Eve's giggle, like her mother's, seemed to break the tension.

'Really?' Eve had exclaimed, showing her age.

She was, Ann observed, vulnerable and gawky, still unfleshed and willowy, but with all the promise of inheriting her mother's Slavic sensuousness. With her father's blue eyes and rich, thick hair, she would soon be quite a beauty.

To make it with Eve, Ann knew instinctively, was to find some important way to illustrate her trust in the girl. She detested being so calculating as she searched for opportunities. But it meant a great deal to win Eve's favor, especially in practical terms. The job in the Roses' household was a stroke of luck. Banishment, for whatever reason, would be a personal and financial disaster.

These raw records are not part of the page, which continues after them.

[src/sv/tlb_pkg.sv]
`timescale 1ns / 1ps
// Shared constants, codes and beat types for the translation buffer.
// Used by tlb_ctrl, tlb_dpath and the tlb_fifo_lru_table top level.
package tlb_pkg;

  localparam int ENTRIES    = 16;
  localparam int PAGE_BITS  = 20;
  localparam int FRAME_BITS = 16;
  localparam int IDX_W      = $clog2(ENTRIES);
  localparam int CNT_W      = $clog2(ENTRIES + 1);

  localparam logic [1:0] CMD_LOOKUP = 2'd0;
  localparam logic [1:0] CMD_INSERT = 2'd1;
  localparam logic [1:0] CMD_INVAL  = 2'd2;

  localparam logic MODE_FIFO = 1'b0;
  localparam logic MODE_LRU  = 1'b1;

  localparam logic REG_MODE = 1'b0;

  typedef struct packed {
    logic [1:0]            command;
    logic [PAGE_BITS-1:0]  vpage;
    logic [FRAME_BITS-1:0] frame_number;
  } item_t;

  typedef struct packed {
    logic                  hit;
    logic [FRAME_BITS-1:0] hit_frame;
    logic                  evicted;
  } result_t;

  // Commands from the controller to the datapath.
  typedef struct packed {
    logic load;
    logic search;
    logic push;
    logic push_from_hit;
    logic remove;
    logic emit;
  } ctl_t;

  // Status from the datapath to the controller.
  typedef struct packed {
    logic [1:0] command;
    logic       hit;
  } sts_t;

endpackage

[src/sv/tlb_ctrl.sv]
`timescale 1ns / 1ps
// Controller for the translation buffer: sequences load, search and update.
// Depends on tlb_pkg for the command codes and the control structs.
module tlb_ctrl (
  input  logic          clk,
  input  logic          rst,
  input  logic          start,
  input  logic          mode,
  input  tlb_pkg::sts_t sts,
  output tlb_pkg::ctl_t ctl,
  output logic          busy,
  output logic          done
);

  typedef enum logic [1:0] {
    ST_IDLE,
    ST_SEARCH,
    ST_UPDATE
  } state_t;

  state_t state;

  always_ff @(posedge clk) begin
    if (rst) begin
      state <= ST_IDLE;
      busy  <= 1'b0;
      done  <= 1'b0;
    end else begin
      done <= 1'b0;
      case (state)
        ST_IDLE: begin
          if (start) begin
            state <= ST_SEARCH;
            busy  <= 1'b1;
          end
        end
        ST_SEARCH: begin
          state <= ST_UPDATE;
        end
        ST_UPDATE: begin
          state <= ST_IDLE;
          busy  <= 1'b0;
          done  <= 1'b1;
        end
        default: begin
          state <= ST_IDLE;
          busy  <= 1'b0;
        end
      endcase
    end
  end

  always_comb begin
    ctl = '0;
    case (state)
      ST_IDLE:   ctl.load = start;
      ST_SEARCH: ctl.search = 1'b1;
      ST_UPDATE: begin
        ctl.emit = 1'b1;
        case (sts.command)
          tlb_pkg::CMD_LOOKUP: begin
            ctl.push          = sts.hit && (mode == tlb_pkg::MODE_LRU);
            ctl.push_from_hit = 1'b1;
          end
          tlb_pkg::CMD_INSERT: ctl.push = 1'b1;
          tlb_pkg::CMD_INVAL:  ctl.remove = sts.hit;
          default: ;
        endcase
      end
      default: ;
    endcase
  end

endmodule

[src/sv/tlb_dpath.sv]
`timescale 1ns / 1ps
// Datapath for the translation buffer: entry list, parallel match and result.
// Depends on tlb_pkg for sizes, codes and the beat and control structs.
module tlb_dpath (
  input  logic             clk,
  input  logic             rst,
  input  tlb_pkg::ctl_t    ctl,
  input  tlb_pkg::item_t   item,
  output tlb_pkg::sts_t    sts,
  output tlb_pkg::result_t result
);

  logic [1:0]                      cmd_reg;
  logic [tlb_pkg::PAGE_BITS-1:0]   page_reg;
  logic [tlb_pkg::FRAME_BITS-1:0]  frame_reg;
  logic [tlb_pkg::PAGE_BITS-1:0]   pages      [tlb_pkg::ENTRIES];
  logic [tlb_pkg::FRAME_BITS-1:0]  frames     [tlb_pkg::ENTRIES];
  logic [tlb_pkg::PAGE_BITS-1:0]   pages_next [tlb_pkg::ENTRIES];
  logic [tlb_pkg::FRAME_BITS-1:0]  frames_next[tlb_pkg::ENTRIES];
  logic [tlb_pkg::CNT_W-1:0]       count;
  logic [tlb_pkg::CNT_W-1:0]       count_next;
  logic                            hit_reg;
  logic [tlb_pkg::IDX_W-1:0]       pos_reg;

  logic [tlb_pkg::ENTRIES-1:0]     match;
  logic                            any_match;
  logic [tlb_pkg::IDX_W-1:0]       match_pos;
  logic [tlb_pkg::IDX_W-1:0]       push_lim;
  logic [tlb_pkg::PAGE_BITS-1:0]   front_page;
  logic [tlb_pkg::FRAME_BITS-1:0]  front_frame;
  logic                            full;

  assign full = (count == tlb_pkg::CNT_W'(tlb_pkg::ENTRIES));

  // Only entries below the count take part in the match.
  always_comb begin
    for (int i = 0; i < tlb_pkg::ENTRIES; i++) begin
      match[i] = (tlb_pkg::CNT_W'(i) < count) && (pages[i] == page_reg);
    end
  end

  // The entry nearest the front wins.
  always_comb begin
    any_match = |match;
    match_pos = '0;
    for (int i = tlb_pkg::ENTRIES - 1; i >= 0; i--) begin
      if (match[i]) begin
        match_pos = tlb_pkg::IDX_W'(i);
      end
    end
  end

  always_comb begin
    if (ctl.push_from_hit) begin
      push_lim    = pos_reg;
      front_page  = pages[pos_reg];
      front_frame = frames[pos_reg];
    end else begin
      push_lim    = tlb_pkg::IDX_W'(tlb_pkg::ENTRIES - 1);
      front_page  = page_reg;
      front_frame = frame_reg;
    end
  end

  // A push shifts entries one place toward the back up to the limit and
  // fills the front; a remove closes the gap at the hit position.
  always_comb begin
    count_next = count;
    for (int i = 0; i < tlb_pkg::ENTRIES; i++) begin
      pages_next[i]  = pages[i];
      frames_next[i] = frames[i];
    end
    if (ctl.push) begin
      for (int i = 1; i < tlb_pkg::ENTRIES; i++) begin
        if (tlb_pkg::IDX_W'(i) <= push_lim) begin
          pages_next[i]  = pages[i-1];
          frames_next[i] = frames[i-1];
        end
      end
      pages_next[0]  = front_page;
      frames_next[0] = front_frame;
      if (!ctl.push_from_hit && !full) begin
        count_next = count + 1'b1;
      end
    end else if (ctl.remove) begin
      for (int i = 0; i < tlb_pkg::ENTRIES - 1; i++) begin
        if (tlb_pkg::IDX_W'(i) >= pos_reg) begin
          pages_next[i]  = pages[i+1];
          frames_next[i] = frames[i+1];
        end
      end
      count_next = count - 1'b1;
    end
  end

  always_ff @(posedge clk) begin
    if (rst) begin
      count <= '0;
    end else begin
      count <= count_next;
    end
  end

  always_ff @(posedge clk) begin
    for (int i = 0; i < tlb_pkg::ENTRIES; i++) begin
      pages[i]  <= pages_next[i];
      frames[i] <= frames_next[i];
    end
  end

  always_ff @(posedge clk) begin
    if (ctl.load) begin
      cmd_reg   <= item.command;
      page_reg  <= item.vpage;
      frame_reg <= item.frame_number;
    end
    if (ctl.search) begin
      hit_reg <= any_match;
      pos_reg <= match_pos;
    end
    if (ctl.emit) begin
      result.hit       <= hit_reg && (cmd_reg == tlb_pkg::CMD_LOOKUP ||
                                      cmd_reg == tlb_pkg::CMD_INVAL);
      result.hit_frame <= (hit_reg && cmd_reg == tlb_pkg::CMD_LOOKUP) ?
                          frames[pos_reg] : '0;
      result.evicted   <= (cmd_reg == tlb_pkg::CMD_INSERT) && full;
    end
  end

  assign sts.command = cmd_reg;
  assign sts.hit     = hit_reg;

endmodule

[src/sv/tlb_fifo_lru_table.sv]
`timescale 1ns / 1ps
// Fully associative translation buffer with FIFO or LRU ordering.
// A beat is loaded at start, matched in the search state and its result and
// strobe are registered in the update state. A new beat is taken only after
// the load, search, update sequence. The receiver cannot stall the result.
// Synchronous reset empties the table and selects FIFO mode.
module tlb_fifo_lru_table (
  input  logic             clk,
  input  logic             rst,
  input  logic             start,
  input  tlb_pkg::item_t   item,
  output logic             busy,
  output logic             result_valid,
  output tlb_pkg::result_t result,
  input  logic             psel,
  input  logic             penable,
  input  logic             pwrite,
  input  logic [2:0]       paddr,
  input  logic [31:0]      pwdata,
  output logic [31:0]      prdata,
  output logic             pready
);

  logic          mode;
  logic          cfg_write;
  tlb_pkg::ctl_t ctl;
  tlb_pkg::sts_t sts;

  assign pready    = 1'b1;
  assign cfg_write = psel && penable && pwrite && pready;

  always_ff @(posedge clk) begin
    if (rst) begin
      mode <= tlb_pkg::MODE_FIFO;
    end else if (cfg_write && paddr[2] == tlb_pkg::REG_MODE) begin
      mode <= pwdata[0];
    end
  end

  assign prdata = (paddr[2] == tlb_pkg::REG_MODE) ? {31'd0, mode} : 32'd0;

  tlb_ctrl u_ctrl (
    .clk   (clk),
    .rst   (rst),
    .start (start),
    .mode  (mode),
    .sts   (sts),
    .ctl   (ctl),
    .busy  (busy),
    .done  (result_valid)
  );

  tlb_dpath u_dpath (
    .clk    (clk),
    .rst    (rst),
    .ctl    (ctl),
    .item   (item),
    .sts    (sts),
    .result (result)
  );

endmodule
[config.mk]
export PLATFORM = sky130hd
export DESIGN_NAME = tlb_fifo_lru_table
export DESIGN_NICKNAME = d
export VERILOG_FILES = /design/src/sv/tlb_pkg.sv /design/src/sv/tlb_ctrl.sv /design/src/sv/tlb_dpath.sv /design/src/sv/tlb_fifo_lru_table.sv
export SDC_FILE = /design/constraint.sdc
export NUM_CORES = 2
export LEC_CHECK = 0
export BUFFER_PORTS_ARGS = -buffer_cell sky130_fd_sc_hd__clkbuf_2
export CORE_UTILIZATION = 40
export CTS_CLUSTER_SIZE = 12
export DETAILED_ROUTE_END_ITERATION = 10
export HOLD_SLACK_MARGIN = 0.1
export PLACE_DENSITY_LB_ADDON = 0.25
export SLEW_MARGIN = 30
export SYNTH_ARGS = -nofsm -noshare
export SYNTH_HDL_FRONTEND = slang
export SYNTH_HIERARCHICAL = 1
export SYNTH_SLANG_ARGS = --single-unit
[constraint.sdc]
create_clock -name clk -period 6.8 [get_ports clk]
set_input_delay 1.36 -clock clk [delete_from_list [all_inputs] [get_ports clk]]
set_output_delay 1.36 -clock clk [all_outputs]
set_load 0.03 [all_outputs]
=== Word-level counts from Yosys, hierarchy flattened ===
Memory sizes are Yosys's and may differ from the RTL's.
Index checks and enable logic that the tools add are counted.

* Memories: 2
* Register bits after elaboration: 71
* Output and inout port bits: 53
* Logic and storage cells: 226
* Memory bits (writable): 576

* Multiplexer cells: 99
* Magnitude comparators: 46
* Bitwise operators: 2
* Add/sub/neg operators: 2
* Reductions and logical operators: 36
* Equal/unequal tests: 23

{| class="wikitable"
|+ Memory list
! memory !! depth !! bits a word !! rd ports !! clocked after Yosys merged registers in !! write ports !! RTL line !! source
|-
| u_dpath.pages || 16 || 20 || 17 || 0 || 16 || tlb_dpath.sv:16 || <nowiki>logic [tlb_pkg::PAGE_BITS-1:0] pages [tlb_pkg::ENTRIES];</nowiki>
|-
| u_dpath.frames || 16 || 16 || 17 || 0 || 16 || tlb_dpath.sv:17 || <nowiki>logic [tlb_pkg::FRAME_BITS-1:0] frames [tlb_pkg::ENTRIES];</nowiki>
|}

{| class="wikitable"
|+ Operators by type and width
! kind !! count
|-
| 20-bit two-way mux || 32
|-
| 300-bit two-way mux || 2
|-
| 16-bit two-way mux || 32
|-
| 240-bit two-way mux || 2
|-
| 20-bit == test || 16
|-
| 4-bit by 5-bit less-than comparator with 1-bit output (first input constant) || 8
|-
| 4-bit two-way mux || 10
|-
| 4-bit <= comparator (first input constant) || 8
|-
| 4-bit greater-or-equal comparator (first input constant) || 7
|-
| 1-bit logical AND || 24
|-
| 3-bit by 5-bit less-than comparator with 1-bit output (first input constant) || 4
|-
| 3-bit by 4-bit greater-or-equal comparator with 1-bit output (first input constant) || 4
|-
| 3-bit by 4-bit <= comparator with 1-bit output (first input constant) || 4
|-
| 16-bit OR reduction || 1
|-
| 5-bit two-way mux || 3
|-
| 3-bit two-way mux || 4
|-
| 1-bit by 5-bit less-than comparator with 1-bit output (first input constant) || 2
|-
| 2-bit by 5-bit less-than comparator with 1-bit output (first input constant) || 2
|-
| 1-bit by 4-bit greater-or-equal comparator with 1-bit output (first input constant) || 2
|-
| 2-bit by 4-bit greater-or-equal comparator with 1-bit output (first input constant) || 2
|-
| 2-bit by 4-bit <= comparator with 1-bit output (first input constant) || 2
|-
| 1-bit two-way mux || 8
|-
| 8-bit OR reduction || 1
|-
| 2-bit two-way mux || 3
|-
| other kinds (18) || 25
|}

=== Depth between registers and ports, before layout ===
An unclocked memory read counts as a cell.

* Depth in word-level cells: 18
* Depth in mapped cells: 11
* Gate-level depth less buffers: 8

=== Cells and area by module ===
The synthesis kept the hierarchy.

{| class="wikitable"
|+ By module, submodules not included
! module !! seq. area each (µm²) !! times used !! area an instance (µm²) !! cells an instance
|-
| tlb_dpath || 19228.4 || 1 || 34854.7 || 2397
|-
| tlb_fifo_lru_table || 20.0 || 1 || 309.0 || 40
|-
| tlb_ctrl || 80.1 || 1 || 185.2 || 19
|}

=== Worst setup path before layout ===
OpenSTA, ideal clock, no wires.

* Path kind: flip-flop to flip-flop
* Start: reg u_ctrl/state[0] (netlist name)
* End: mem u_dpath/frames[15][0] (netlist name) (enable)
* Clock period less this slack: 4925 ps
* Setup time: 484 ps
* Setup slack: 1875 ps
* Required time: 6316 ps
* Cell stages (with the launch flop): 8
* Data arrival time: 4440 ps
* Buffers on the path: 4
* Cell sequence: dfxtp_1 > nand2b_2 > nor3_2 > clkbuf_1 > clkbuf_1 > clkbuf_1 > buf_1 > a21boi_0

{| class="wikitable"
|+ RTL lines
! element !! RTL line
|-
| end: declaration || tlb_dpath.sv:17
|}

==> impl_metrics.py <==
metrics = {
    "clock_tree": {
        "cts_max_level": 3,
        "clock-sinks": 647,
        "clk_latency_ps": 630,
        "cts_tree": "built",
        "cts_buffers": 77,
        "clk_pin_slew_ps": 60,
        "cts.path.max_buffers": 3,
        "cts_root_buffer": "clkbuf_16",
        "ctsResizeCount": 0,
        "cts_hold_buf": 0,
        "cts_setup_buffers": 0,
    },
    "worst_setup_path": {
        "endpoint_kind": "register",
        "critPathMaxFanout": 99,
        "path_class": "reg -> reg",
        "reg2reg_from": "u_dpath/pos_reg[1]",
        "critPathLaunchType": "register",
        "rrSetupSlack_ps": 2740,
        "reg2regPathDepth": 5,
        "path_cells": "buf_12, nand2b_1, nand2_1, a21oi_4, buf_4",
        "worstReg2RegEnd": "u_dpath/pages[10][4]",
        "path_delay_family": "simple AND/OR/NAND/NOR gates",
        "critical-path-max-stage-delay_ps": 940,
        "arrival_ps": 4320,
        "slowest_stage": "edfxtp_1",
        "startpoint": "u_dpath/pos_reg[1]",
        "cp_num_buf_inv": 2,
        "crit_required_ps": 7060,
    },
    "floorplan": {
        "die_y_um": 299.3,
        "pin_count": 132,
        "coreArea_um2": 87160,
        "rows": 108,
        "start_util_pct": 40.56,
        "die_area_um2": 89570,
        "die_w_um": 299.3,
    },
    "synth": {
        "synth_edf_count": 637,
        "syn_area_per_cell_um2": 14.39,
        "async_reset_ff_share_pct": 0,
        "yosys_warnings": 6,
        "synth-seq-cells": 647,
        "ys_types": 55,
        "syn_area_um2": 35350,
        "ys_seq_area_share_pct": 54.68,
        "synth_cells": 2456,
        "synthFlopType": "edfxtp_1",
    },
    "placed_design": {
        "dp_hpwl_mm": 66.89,
        "io_buffer_count": 66,
        "finalWeightedCongestion": 0.8869,
    },
    "layout": {
        "drive_gt1_share_pct": 35.71,
        "largest_reg_flops": 320,
        "syn_to_final_growth_pct": 11.14,
        "fin_nets": 2565,
        "final_core_util_pct": 45.07,
        "diodes": 0,
    },
    "grt": {
        "grt_pass1_vias": 21560,
        "track_usage_pct": 22.18,
        "grt_pass1_wl_mm": 147.5,
        "grt-ovfl-total": 0,
        "grt_antenna_before_repair": 0,
        "grt_max_degree": 179,
    },
    "power": {
        "p_per_area_nw_per_um2": 225.4,
        "p_leak_nw": 9.552,
        "peakVddDrop_mv": 0.1489,
        "total_power_mw": 8.853,
    },
    "timing": {
        "slew_headroom_pct": 28.26,
        "finalCritPeriodShare_pct": 59.68,
        "setup-violations-final": 0,
        "final-hold-violation-count": 0,
        "tightest_slew_ps": 1073,
        "whs_ps": 454.2,
        "drv_slew": 0,
        "rsz0062_at_grt": "false",
        "max_freq_ghz": 0.2464,
        "finClkSkew_ps": 14.17,
        "fin_setup_tns_ps": 0,
        "period_needed_ps": 4058,
    },
    "drt": {
        "wirelength_mm": 100.9,
        "ant_nets": 0,
        "vias": 21630,
        "drt_iter0_drc": 2211,
        "dr.pass1.iters": 5,
        "route.detailed.drc": 0,
        "routed_via_density": 5.850,
        "wl_per_cell_um": 27.27,
    },
    "worst_hold_path": {
        "min_path_type": "reg -> reg",
        "hold_start": "u_ctrl/busy",
        "whs_path_depth": 2,
        "min_to": "u_ctrl/busy",
    },
    "flow_run": {
        "cap_violations": 0,
    },
    "status": {
        "status": "finished clean",
    },
}
-- synthesized netlist by cell type (10+ instances only) --
cell | instances | area [um^2]
a211oi_2 | 15 | 187.7
a21oi_1 | 88 | 440.4
a221o_1 | 32 | 320.3
a221oi_1 | 16 | 140.1
a22oi_1 | 15 | 112.6
buf_1 | 12 | 45.04
buf_2 | 54 | 270.3
buf_4 | 41 | 307.8
clkbuf_1 | 98 | 367.9
dfxtp_1 | 10 | 200.2
edfxtp_1 | 637 | 19130
inv_1 | 26 | 97.59
mux2_2 | 555 | 6250
mux2i_1 | 74 | 740.7
mux4_2 | 74 | 1667
nand2_1 | 28 | 105.1
nand2b_1 | 11 | 68.82
nand3_1 | 13 | 65.06
nand4_1 | 50 | 312.8
nor2_1 | 95 | 356.6
nor4_1 | 46 | 287.8
o211ai_1 | 24 | 180.2
o21ai_0 | 33 | 165.2
o221ai_1 | 16 | 140.1
xnor2_1 | 173 | 1515
xor2_1 | 152 | 1331
-- worst max path at each step --
stage	slack, ps	to	cells after the start
floorplan	1880	u_dpath/frames[15][0]	7
global placement	2730	u_dpath/pages[10][6]	5
detailed placement	2690	u_dpath/pages[10][4]	5
CTS	2700	u_dpath/pages[10][6]	5
global route	2580	u_dpath/pages[10][6]	5
finish	2740	u_dpath/pages[10][4]	5
-- area by class of cell --
type	count	area, um^2
repair buffers	130	887.1
fillers	7720	47870
well taps	1155	1445
clock buffers	105	2085
flip-flops and latches	647	19330
inverters	26	97.59
clock inverters	35	289.0
multi-input cells	1600	15150
-- power breakdown --
group | leakage (nW) | internal, mW | switching, mW | total (mW)
Combinational | 4.25 | 0.157 | 0.333 | 0.490
Sequential | 4.15 | 4.37 | 0.0210 | 4.39
Clock | 1.16 | 2.30 | 1.68 | 3.98
-- cells in the final DEF (no fill, tap or decap), drive strengths merged, types with 6 or more instances in the layout --
cell type,count
nor4,46
xor2,152
mux2i,74
a22oi,15
a21oi,88
conb,32
o211ai,24
nor3,12
a221oi,16
nand2,28
clkbuf,171
nor2,95
nand2b,13
xnor2,173
edfxtp,637
buf,64
nand4,50
a211oi,20
mux4,74
o21ai,34
inv,28
dfxtp,10
mux2,555
nor2b,6
nand3,13
clkinv,28
a221o,32
o221ai,16
-- layer usage --
layer / part of all wire [%] / GRT usage, % / up-vias
met5: 0 / 0 / -
met2: 46 / 34.81 / 757
met4: 2.5 / 6.912 / 0
met3: 5.4 / 2.464 / 133
met1: 46 / 32.20 / 11250
li1: - / - / 9492
-- metrics by stage --
step / cells / cell area [um^2] / setup slack (ps)
6_report: 3698 / 39290 / 2742
5_1_grt: 3698 / 39290 / 2577
4_1_cts: 3695 / 39240 / 2701
3_5_place_dp: 3555 / 36860 / 2691
3_3_place_gp: 3554 / 36840 / 2726
2_1_floorplan: 2486 / 35460 / 1875
-- worst reg2reg max path: cells and delay by family, from the launching register on --
kind,cells,cell delay (ps)
simple gates,2,1280
flops,1,940
buf+inv,2,1110
compound gates,1,320
-- cell families after synthesis --
group,Yosys count,share of synthesized area (%)
multiplexers,703,24.49
flip-flops,647,54.68
XOR/XNOR,325,8.053
AND/OR/NAND/NOR,276,4.046
AO/OA/AOI/OAI,260,5.235
buffers and inverters,239,3.334
adder cells (fa/ha/maj),4,0.1416
other,2,0.02125
Note: power is estimated with default switching activity, not from simulation.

The opportunity arose when Eve flunked math at Sidwell Friends School, a posh private school of Quaker origin for the children of the Washington elite. Eve, too frightened to tell her parents, confided the horror to Ann.

'I've disgraced them,' she cried.

Calming her down, Ann agreed to act as go-between, a role not without its risks. Oliver had been disappointed, but resigned. Barbara had been angry.

'Lack of preparation is a curse,' she had snapped. 'I know.' Ann had learned by then that Barbara had married at nineteen and had dropped out of college.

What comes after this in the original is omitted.